Met Viertje op komst moeten we ook op jacht naar een auto waarmee 6 mensen relatief eenvoudig vervoerd kunnen worden. Met grote dank aan een familielid dat volop meedacht en af- en aanbeval, kwamen we uiteindelijk op een Mitsubishi Grandis uit. Onze dealer is momenteel hard op zoek naar een niet-grijs (wens van Pien) exemplaar.
Aangezien de kinderen erg geïnteresseerd zijn in automerken - Flinns lievelings srietroewèn is op dit moment een rr uh noo - lijkt het ons leuk ze vast te laten wennen aan het toekomstige merk. Dus als er voor ons bij het stoplicht eentje staat, zeg ik: "Kijk Flinn, dat is een Mitsubishi. Kan jij dat zeggen?" Het blijft even stil achterin en dan komt het eerlijke antwoord: "Nee, dat kan ik niet."
Even later rijden we weer en vraag Flinn naar het merk van de auto voor ons. Een Opel. "Dat kan ik wel zeggen: O-pol. En wat is die auto daarvoor?" Het betreft een BMW. "Dat kan ik ook zeggen: Ee-Haa-Bee!"
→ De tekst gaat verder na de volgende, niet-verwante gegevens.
File: src/hw/adrs_sync.sv
/*
 Two flip-flop synchroniser for asynchronous pins.
 Assumes the input may change at any time relative to clk_in.
*/
`timescale 1ns/1ps
module adrs_sync #(
   parameter int W = 3
) (
   input wire logic clk_in,
   input wire logic rst_b_in,
   input wire logic [W-1:0] d_in,
   input wire logic [W-1:0] rst_val_in,
   output logic [W-1:0] q_out
);
   typedef struct packed {
      logic [W-1:0] s1;
      logic [W-1:0] s2;
   } adrs_sync_t;
   adrs_sync_t st_ff;
   adrs_sync_t nxt_st;
   always_comb begin
      nxt_st.s1 = d_in;
      nxt_st.s2 = st_ff.s1;
   end
   // Reset value is a constant in practice; tie rst_val_in to a literal
   always_ff @(posedge clk_in) begin
      if (!rst_b_in) begin
         st_ff <= '{s1: rst_val_in, s2: rst_val_in};
      end else begin
         st_ff <= nxt_st;
      end
   end
   assign q_out = st_ff.s2;
endmodule
[src/rtl/slb_defines.svh]
// Purpose: timing counts and codes for the serial link bring-up sequencer
// Assumes: 125 MHz reference clock, one cycle is 8000 ps
// Notes:   every cycle count is derived from a time in picoseconds
`ifndef SLB_DEFINES_SVH
`define SLB_DEFINES_SVH

`define SLB_CLK_PS          8000
// oob burst and gap times, ps
`define SLB_BURST_PS        106700
`define SLB_INIT_GAP_PS     320000
`define SLB_WAKE_GAP_PS     106700
`define SLB_DET_MIN_PS      175000
`define SLB_DET_MAX_PS      525000
`define SLB_WAKE_MIN_PS     35000
// least times round up, longest times round down
`define SLB_BURST_CYC    ((`SLB_BURST_PS + `SLB_CLK_PS - 1) / `SLB_CLK_PS)
`define SLB_INIT_GAP_CYC ((`SLB_INIT_GAP_PS + `SLB_CLK_PS - 1) / `SLB_CLK_PS)
`define SLB_WAKE_GAP_CYC ((`SLB_WAKE_GAP_PS + `SLB_CLK_PS - 1) / `SLB_CLK_PS)
`define SLB_DET_MIN_CYC  ((`SLB_DET_MIN_PS + `SLB_CLK_PS - 1) / `SLB_CLK_PS)
`define SLB_DET_MAX_CYC  (`SLB_DET_MAX_PS / `SLB_CLK_PS)
`define SLB_TAIL_CYC     (`SLB_DET_MAX_CYC + 1)
`define SLB_WAKE_MIN_CYC ((`SLB_WAKE_MIN_PS + `SLB_CLK_PS - 1) / `SLB_CLK_PS)
// gen1 dword is 80/3 ns: three dword ticks every ten clocks
`define SLB_DW_ACC_STEP     4'h3
`define SLB_DW_ACC_WRAP     4'hA
`define SLB_SPEED_TMO_DW    12'h800
`define SLB_OOB_BURSTS      3'h6
`define SLB_DET_GAPS        3'h3
`define SLB_NONALIGN_RUN    2'h3
// speed codes on the transmit side
`define SLB_SPEED_GEN1      2'h1
`define SLB_SPEED_GEN3      2'h3

`endif

[src/rtl/slb_pkg.sv]
// Purpose: types shared by the link bring-up sequencer
// Assumes: primitives arrive already decoded by the receive path
// Notes:   none
package slb_pkg;
    typedef enum logic [1:0] {
        PRIM_NONE,
        PRIM_ALIGN,
        PRIM_SYNC,
        PRIM_OTHER
    } slb_prim_t;

    typedef struct packed {
        logic      valid;
        slb_prim_t kind;
    } slb_rx_t;

    typedef struct packed {
        logic       burst;
        slb_prim_t  prim;
        logic [1:0] speed;
    } slb_tx_t;

    typedef enum logic {
        OOB_INIT,
        OOB_WAKE
    } slb_oob_t;
endpackage
<file path="config.mk">
export PLATFORM = sky130hd
export DESIGN_NAME = fcd_decoder
export DESIGN_NICKNAME = d
export VERILOG_FILES = /design/src/fcd_pkg.sv /design/src/fcd_toggle.sv /design/src/fcd_decoder.sv
export SDC_FILE = /design/constraint.sdc
export NUM_CORES = 1
export LEC_CHECK = 0
export ABC_CLOCK_PERIOD_IN_PS = 5300
export BUFFER_PORTS_ARGS = -buffer_cell sky130_fd_sc_hd__buf_2
export CAP_MARGIN = 20
export CORE_MARGIN = 5
export CORE_UTILIZATION = 40
export DETAILED_ROUTE_END_ITERATION = 8
export PLACE_DENSITY = 0.57
export SETUP_SLACK_MARGIN = 0.05
export SYNTH_ARGS = -nofsm -noshare
export SYNTH_HDL_FRONTEND = slang
export SYNTH_SLANG_ARGS = --single-unit
</file>
<file path="constraint.sdc">
create_clock -name clk_in -period 5.3 [get_ports clk_in]
set_clock_uncertainty 0.2 [all_clocks]
set_input_delay 0.265 -clock clk_in [delete_from_list [all_inputs] [get_ports clk_in]]
set_output_delay 0.265 -clock clk_in [all_outputs]
set_load 0.01 [all_outputs]
</file>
Flinn heeft de neiging de tandpasta van zijn tandenborstel te sabbelen in plaats van er zijn tanden mee te poetsen. Aangezien hij nogal competitief is, daag ik hem uit voor een wedstrijdje wie het beste zijn tanden kan poetsen. Als hij het na twee slagen voor gezien houdt, concludeer ik dat ik dus gewonnen heb. "Nou mama, dat ben ik niet met je eens."
Flinn zit aan de ontbijttafel te treuzelen met zijn boterham. Edouard spoort hem aan: "Zeg Flinn, ga jij die boterham nog opeten?"
"Nou, dat lijkt me niet, nee."
Aan de lunchtafel op het kinderdagverblijf gaat het gesprek over moeders. De meeste moeders zijn aan het werk. Flinn vraagt aan Diana, een van de leidsters, waar haar moeder is. "In de hemel, tussen de sterren," is het antwoord. Flinn, altijd gastvrij: "Oh, als ze terugkomt mag ze wel bij mij televisie komen kijken."
Als ik hem de volgende ochtend nog eens vraag waar de moeder van Diana is, zegt hij: "Op de maan..." stilte "of nee, tussen de sterren." Wat ze daar doet? "Even rondkijken."